Careers and Covid: When the pandemic hit job ambitions
- Published
What do you want to do for a job in the future?
Thousands of teenagers were asked about their career ambitions in late 2019 in a survey for an Organisation for Economic Co-operation and Development (OECD) conference on education.
The title of that event - "Where do we go from here?" - now seems rather laden with a sense of unseen icebergs. Because lying ahead was the coronavirus pandemic - and those teenage expectations have faced constant upheaval.
David Spruce told the survey in 2019 he was "fairly confident" he wanted to be an "accountant, or disease or drug researcher", with "banker" as his back-up choice.
But the teenager's last two years at school in Wolverhampton have been disrupted by the pandemic and his A-level exams have been cancelled.
'Unsure'
"It was really eerie to witness all the teachers huddled together discussing plans for exams and online teaching," David remembers, at the outset of the first lockdown.
He did voluntary work for the NHS during the pandemic and is now applying to study life sciences at university, with an interest in genetics.
He is weighing up the idea of teaching or research. But he says: "Currently I am unsure of what specific job I want."
Emma Bailey, who was 17 when filling in the careers survey, was "completely certain" about wanting to get a job in motorsports. But there have already been some sharp gear changes.
Instead of going to university to study mechanical engineering as she planned, she is taking a race technicians course at the National College for Motorsport, based in Silverstone.
The restrictions caused by Covid have changed the training, and put much of the teaching online.
"However, I am loving what I am doing now and I am happy with how it's turned out," says the Leicestershire teenager.
Job stereotypes
But what makes people decide what they want to do? How much is the dice already loaded?
The survey was conducted by the Education and Employers careers charity - and this week the organisation published research showing how ideas about jobs are already firmly shaped at a young age.
The report, Starting Early, says by the age of seven many of the preconceptions and stereotypes about future careers are already in place - driven by factors such as social background and gender.
When researchers asked primary school children about career expectations, they found many more boys wanting to be engineers and girls wanting to be vets - a pattern that plays out into adulthood.
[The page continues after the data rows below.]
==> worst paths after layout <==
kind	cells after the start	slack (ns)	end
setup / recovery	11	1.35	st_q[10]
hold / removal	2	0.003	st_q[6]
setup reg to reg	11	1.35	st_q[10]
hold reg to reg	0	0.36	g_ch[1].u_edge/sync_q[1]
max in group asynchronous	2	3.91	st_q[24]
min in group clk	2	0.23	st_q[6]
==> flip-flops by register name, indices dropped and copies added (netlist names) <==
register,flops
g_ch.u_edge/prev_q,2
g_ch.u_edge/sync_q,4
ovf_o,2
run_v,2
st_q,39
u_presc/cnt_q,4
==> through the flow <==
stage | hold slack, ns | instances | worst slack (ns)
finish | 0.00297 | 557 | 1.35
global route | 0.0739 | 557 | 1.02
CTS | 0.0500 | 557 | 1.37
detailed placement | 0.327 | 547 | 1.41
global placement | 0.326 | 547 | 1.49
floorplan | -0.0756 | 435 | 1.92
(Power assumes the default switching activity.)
## src/rtl/lpf_pkg.sv

```systemverilog
package lpf_pkg;

    localparam int COEF_W       = 16;
    localparam int NUM_FRAC     = 18;
    localparam int DEN_FRAC     = 14;
    localparam int NUM_SECTIONS = 3;

    typedef struct packed {
        logic [COEF_W-1:0] b0;
        logic [COEF_W-1:0] b1;
        logic [COEF_W-1:0] b2;
        logic [COEF_W-1:0] a1;
        logic [COEF_W-1:0] a2;
    } coef_set_t;

    // Section order: first-order pole, low-Q pair, high-Q pair.
    function automatic coef_set_t section_coefs(input int idx);
        coef_set_t c;
        case (idx)
            0: begin
                c.b0 = COEF_W'(14952);  c.b1 = COEF_W'(14952);  c.b2 = COEF_W'(0);
                c.a1 = COEF_W'(-14515); c.a2 = COEF_W'(0);
            end
            1: begin
                c.b0 = COEF_W'(871);    c.b1 = COEF_W'(1742);   c.b2 = COEF_W'(871);
                c.a1 = COEF_W'(-29639); c.a2 = COEF_W'(13473);
            end
            default: begin
                c.b0 = COEF_W'(921);    c.b1 = COEF_W'(1842);   c.b2 = COEF_W'(921);
                c.a1 = COEF_W'(-31361); c.a2 = COEF_W'(15207);
            end
        endcase
        return c;
    endfunction

endpackage

```

## src/rtl/lpf_requant.sv

```systemverilog
module lpf_requant #(
    parameter int IN_W  = 44,
    parameter int OUT_W = 20,
    parameter int SHIFT = 18
) (
    input  logic signed [IN_W-1:0]  v_i,
    output logic signed [OUT_W-1:0] v_o
);

    localparam int SUM_W = IN_W + 1;
    localparam logic signed [SUM_W-1:0] HALF = SUM_W'(1) <<< (SHIFT - 1);
    localparam logic signed [SUM_W-1:0] OMAX =
        {{(SUM_W-OUT_W+1){1'b0}}, {(OUT_W-1){1'b1}}};
    localparam logic signed [SUM_W-1:0] OMIN = ~OMAX;

    logic signed [SUM_W-1:0] sum_w;
    logic signed [SUM_W-1:0] shr_w;

    always_comb begin
        sum_w = $signed({v_i[IN_W-1], v_i}) + HALF;
        shr_w = sum_w >>> SHIFT;
        if (shr_w > OMAX) begin
            v_o = OMAX[OUT_W-1:0];
        end else if (shr_w < OMIN) begin
            v_o = OMIN[OUT_W-1:0];
        end else begin
            v_o = shr_w[OUT_W-1:0];
        end
    end

    always_comb begin
        assert (v_o[OUT_W-1] == 1'b0 || shr_w < 0 || shr_w > OMAX)
            else $error("AST_SAT_SIGN: requantised value changed sign");
    end

endmodule

```

## src/rtl/lpf_sos_section.sv

```systemverilog
module lpf_sos_section #(
    parameter int                 STATE_W = 20,
    parameter lpf_pkg::coef_set_t CF      = '0
) (
    input  logic                      clk,
    input  logic                      rst,
    input  logic                      en,
    input  logic signed [STATE_W-1:0] x_i,
    output logic signed [STATE_W-1:0] y_o
);

    localparam int COEF_W    = lpf_pkg::COEF_W;
    localparam int NUM_FRAC  = lpf_pkg::NUM_FRAC;
    localparam int DEN_SHIFT = lpf_pkg::NUM_FRAC - lpf_pkg::DEN_FRAC;
    localparam int ACC_W     = STATE_W + COEF_W + DEN_SHIFT + 3;

    localparam logic signed [ACC_W-1:0] K_B0 = ACC_W'($signed(CF.b0));
    localparam logic signed [ACC_W-1:0] K_B1 = ACC_W'($signed(CF.b1));
    localparam logic signed [ACC_W-1:0] K_B2 = ACC_W'($signed(CF.b2));
    localparam logic signed [ACC_W-1:0] K_A1 = ACC_W'($signed(CF.a1));
    localparam logic signed [ACC_W-1:0] K_A2 = ACC_W'($signed(CF.a2));

    typedef struct packed {
        logic signed [STATE_W-1:0] x1;
        logic signed [STATE_W-1:0] x2;
        logic signed [STATE_W-1:0] y1;
        logic signed [STATE_W-1:0] y2;
    } sec_state_t;

    sec_state_t st_d, st_q;

    logic signed [ACC_W-1:0]   num_w;
    logic signed [ACC_W-1:0]   den_w;
    logic signed [ACC_W-1:0]   acc_w;
    logic signed [STATE_W-1:0] y_new;

    always_comb begin
        num_w = ACC_W'(x_i) * K_B0
              + ACC_W'(st_q.x1) * K_B1
              + ACC_W'(st_q.x2) * K_B2;
        den_w = ACC_W'(st_q.y1) * K_A1
              + ACC_W'(st_q.y2) * K_A2;
        acc_w = num_w - (den_w <<< DEN_SHIFT);
    end

    lpf_requant #(
        .IN_W  (ACC_W),
        .OUT_W (STATE_W),
        .SHIFT (NUM_FRAC)
    ) u_quant (
        .v_i (acc_w),
        .v_o (y_new)
    );

    always_comb begin
        st_d = st_q;
        if (en) begin
            st_d.x1 = x_i;
            st_d.x2 = st_q.x1;
            st_d.y1 = y_new;
            st_d.y2 = st_q.y1;
        end
    end

    always_ff @(posedge clk) begin
        if (rst) begin
            st_q <= '0;
        end else begin
            st_q <= st_d;
        end
    end

    assign y_o = st_q.y1;

    AST_RESET_CLEARS: assert property (@(posedge clk)
        rst |=> (st_q == '0));
    AST_IDLE_HOLDS: assert property (@(posedge clk) disable iff (rst)
        (!en && !rst) |=> $stable(st_q));
    AST_Y_HISTORY: assert property (@(posedge clk) disable iff (rst)
        (en && !rst) |=> (st_q.y2 == $past(st_q.y1)));
    AST_X_HISTORY: assert property (@(posedge clk) disable iff (rst)
        (en && !rst) |=> (st_q.x2 == $past(st_q.x1)));

endmodule

```

## src/rtl/lpf_biquad_cascade.sv

```systemverilog
module lpf_biquad_cascade #(
    parameter int DATA_W     = 12,
    parameter int DATA_FRAC  = 11,
    parameter int STATE_W    = 20,
    parameter int STATE_FRAC = 18
) (
    input  logic                     clk,
    input  logic                     rst,
    input  logic                     en,
    input  logic signed [DATA_W-1:0] x_i,
    output logic signed [DATA_W-1:0] y_o
);

    localparam int NSEC  = lpf_pkg::NUM_SECTIONS;
    localparam int ALIGN = STATE_FRAC - DATA_FRAC;

    logic signed [STATE_W-1:0] link [NSEC+1];

    assign link[0] = STATE_W'(x_i) <<< ALIGN;

    for (genvar k = 0; k < NSEC; k++) begin : g_sec
        lpf_sos_section #(
            .STATE_W (STATE_W),
            .CF      (lpf_pkg::section_coefs(k))
        ) u_sec (
            .clk (clk),
            .rst (rst),
            .en  (en),
            .x_i (link[k]),
            .y_o (link[k+1])
        );
    end

    lpf_requant #(
        .IN_W  (STATE_W),
        .OUT_W (DATA_W),
        .SHIFT (ALIGN)
    ) u_out (
        .v_i (link[NSEC]),
        .v_o (y_o)
    );

    AST_OUT_HOLDS: assert property (@(posedge clk) disable iff (rst)
        (!en && !rst) |=> $stable(y_o));
    AST_OUT_RESET_ZERO: assert property (@(posedge clk)
        rst |=> (y_o == '0));

endmodule

```

## config.mk

```make
export PLATFORM = sky130hd
export DESIGN_NAME = lpf_biquad_cascade
export DESIGN_NICKNAME = d
export VERILOG_FILES = /design/src/rtl/lpf_pkg.sv /design/src/rtl/lpf_requant.sv /design/src/rtl/lpf_sos_section.sv /design/src/rtl/lpf_biquad_cascade.sv
export SDC_FILE = /design/constraint.sdc
export NUM_CORES = 2
export LEC_CHECK = 0
export ABC_CLOCK_PERIOD_IN_PS = 13500
export BUFFER_PORTS_ARGS = -buffer_cell sky130_fd_sc_hd__buf_2
export CAP_MARGIN = 10
export CORE_UTILIZATION = 60
export DETAILED_ROUTE_END_ITERATION = 16
export PLACE_DENSITY = 0.76
export SYNTH_ARGS = -nofsm -noshare
export SYNTH_HDL_FRONTEND = slang
export SYNTH_SLANG_ARGS = --single-unit
```

## constraint.sdc

```tcl
create_clock -name clk -period 13.5 [get_ports clk]
set_input_delay 2.025 -clock clk [delete_from_list [all_inputs] [get_ports clk]]
set_output_delay 2.025 -clock clk [all_outputs]
set_load 0.01 [all_outputs]
```

==> flow_metrics.py <==
metrics = {
    "status": {
        "outcome": "finished clean",
    },
    "clock_tree": {
        "numCtsBuffers": 17,
        "clk_pin_slew_ns": 0.11,
        "cts_root_buffer": "clkbuf_16",
        "cts.sinks": 172,
        "clk_latency_ns": 0.58,
        "tritoncts": "built",
        "clk_path_buf_depth": 2,
        "cts-htree-levels": 4,
        "postCtsHoldBufs": 0,
    },
    "worst_setup_path": {
        "cp-endpoint": "g_sec[1].u_sec.y_o[8]",
        "cp_common_cell": "inv_1",
        "cp-startpoint": "g_sec[1].u_sec.y_o[10]",
        "critical-path-max-stage-delay_ns": 0.70,
        "cp_slowest_cell": "dfxtp_1",
        "r2r_slack_ns": 0.69,
        "reg2reg_depth": 53,
        "cp_data_required_time_ns": 14.01,
        "worstPathMaxFanout": 18,
        "start_kind": "flop",
        "r2r_end": "g_sec[1].u_sec.y_o[8]",
        "end_kind": "flop",
        "path_class": "reg -> reg",
        "cp_data_arrival_time_ns": 13.32,
        "reg2reg_from": "g_sec[1].u_sec.y_o[10]",
    },
    "synth": {
        "yosysTopAreaCellShare_pct": 32.7,
        "synth.avg_cell_area_um2": 9.00,
        "syn_inst": 9060,
        "ys_async_sr_fraction_pct": 0,
        "yosys_warnings": 0,
        "yosys-top-cells-area": "fa_1, ha_1, inv_1",
        "yosys.area.top_type": "fa_1",
        "syn_nets": 12000,
        "synth_cell_types": 115,
        "synth_flop_cell": "dfxtp_1",
        "ys_seq_area_share_pct": 4.22,
        "synth_edf_count": 0,
        "ys_seq_elements": 172,
        "netlist_area_um2": 81500,
    },
    "floorplan": {
        "die_x_um": 371,
        "dieArea_um2": 137000,
        "core_area_um2": 134000,
        "pin_count": 27,
        "die_y_um": 371,
        "placementRows": 134,
        "initial_utilization_pct": 60.8,
    },
    "placement": {
        "gp_congestion": 0.931,
        "place_hpwl_mm": 169,
        "port_buffers": 26,
    },
    "layout": {
        "drive_gt1_share_pct": 2.56,
        "layout_commonest_cell": "inv_1",
        "n_fill_cell": 11300,
        "ff_latch_area_um2": 3450,
        "diodes": 0,
        "nNetsFinal": 12000,
        "multi_input_area_um2": 68400,
        "final_cell_mix": "inv_1, ha_1, fa_1",
        "syn_to_final_growth_pct": 3.69,
    },
    "timing": {
        "setup_violations": 0,
        "slew_headroom_pct": 21.0,
        "hold_violations": 0,
        "clock_skew_ns": 0.0230,
        "finalCriticalPeriod_ns": 12.81,
        "slew_violations": 0,
        "post-route-period-util_pct": 94.9,
        "rsz0062_at_grt": "no",
        "tightest_slew_ns": 1.18,
        "fmax_ghz": 0.0781,
        "fin_tns_setup_ns": 0,
    },
    "detailed_routing": {
        "drc": 0,
        "avgRoutedWirePerCell_um": 17.8,
        "ant_nets": 0,
        "finalWirelength_mm": 193,
        "avgViaCountPerCell": 5.53,
        "drt_pre_antenna_iters": 6,
        "drtIter0Drc": 3418,
        "via_count": 60000,
    },
    "job": {
        "drv_cap": 0,
    },
    "global_routing": {
        "track_usage_pct": 29.2,
        "grt_antenna_before_repair": 1,
        "grt_remaining_overflow": 0,
        "grt_start_max_net_pins": 97,
        "grt_pass1_wl_mm": 318,
        "first_global_vias": 62100,
    },
    "min_path": {
        "hold_path_class": "reg -> reg",
    },
}
metrics by stage:
stage / cell area (um^2) / worst slack, ns / hold WS (ns) / util (%) / std cells
final: 84500 / 0.690 / 0.546 / 63.0 / 10800
after global routing: 84500 / 0.0438 / 0.575 / 63.0 / 10800
after CTS: 84500 / 0.617 / 0.543 / 63.0 / 10800
after detailed placement: 83900 / 0.731 / 0.520 / 62.5 / 10800
after global placement: 83900 / 1.07 / 0.476 / 62.5 / 10800
after floorplan: 81500 / 2.16 / 0.517 / - / 9060
cells by family after synthesis:
| group | Yosys count | synth area share [%] |
|---|---|---|
| mux | 145 | 1.79 |
| simple gates | 1350 | 8.04 |
| fa+ha+maj | 2903 | 56.8 |
| compound gates | 1316 | 10.7 |
| xor+xnor | 602 | 6.54 |
| buf+inv | 2572 | 11.9 |
| flops | 172 | 4.22 |
final cells by class:
class	count	share of cell area, %
clock buffer	17	0.503
clock inverter	15	0.244
inverter	2476	11.0
multi-input combinational	6316	80.9
sequential	172	4.08
tap	1768	2.62
timing repair buffer	79	0.662
registers in the layout, indices dropped and copies added, names as in the netlist:
signal,flops
g_sec.u_sec.y_o,60
g_sec.u_sec.st_q,112
worst max-delay path: cells and delay by family (launching register included):
family                   cells  cell delay, ns
XOR/XNOR                     4            0.98
AO/OA/AOI/OAI               20            4.39
adder cells (fa/ha/maj)     10            4.30
buffers and inverters        8            0.60
multiplexers                 1            0.17
AND/OR/NAND/NOR             10            1.59
flip-flops                   1            0.70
Seven-year-old girls from disadvantaged families were sketching out futures as hairdressers or shop workers, while their more affluent classmates were expecting to become architects and vets.
The Education and Employers research has shown how limited career expectations can be in practice - often directly shaped by the role models of the families around them, or the narrow range of jobs depicted on television and in the media.
'Post-Covid recovery'
The latest employment figures show the transition from education into work has become very difficult in the pandemic, with young people taking the brunt of job losses.
This puts even more pressure on young people to be flexible - and raises the importance of careers advice to show what's available.
For instance, City and Guilds this week launched training courses in three sectors which are recruiting staff - social care, construction and digital skills.
Karen Giles, head teacher at Barham primary school in Wembley, north-west London, says when it comes to the "post-Covid recovery" in education, this should include "challenging stereotypes" about careers.
This requires an early intervention, suggests the Education and Employers research - with the careers charity working with the National Association of Head Teachers (NAHT) on the "Primary Futures" project, which brings visitors into schools to talk about their jobs.
It's based on the principle that "If you can't see it, you can't be it" - telling young children first-hand about career options they might otherwise have never heard about.
Paul Whiteman, the NAHT's general secretary, says such horizon-raising careers lessons can help to tackle the "problem of raising post-pandemic aspirations".
Chief executive of Education and Employers, Nick Chambers, argues children are more motivated to learn if they can see a direct link to a job that really interests them.
But there are some job choices that are harder to resolve, with or without the pandemic.
Another of the teenagers in the survey is still caught between two very different ambitions - whether to train to be a professional wrestler or a dental nurse - both painful decisions in their own way.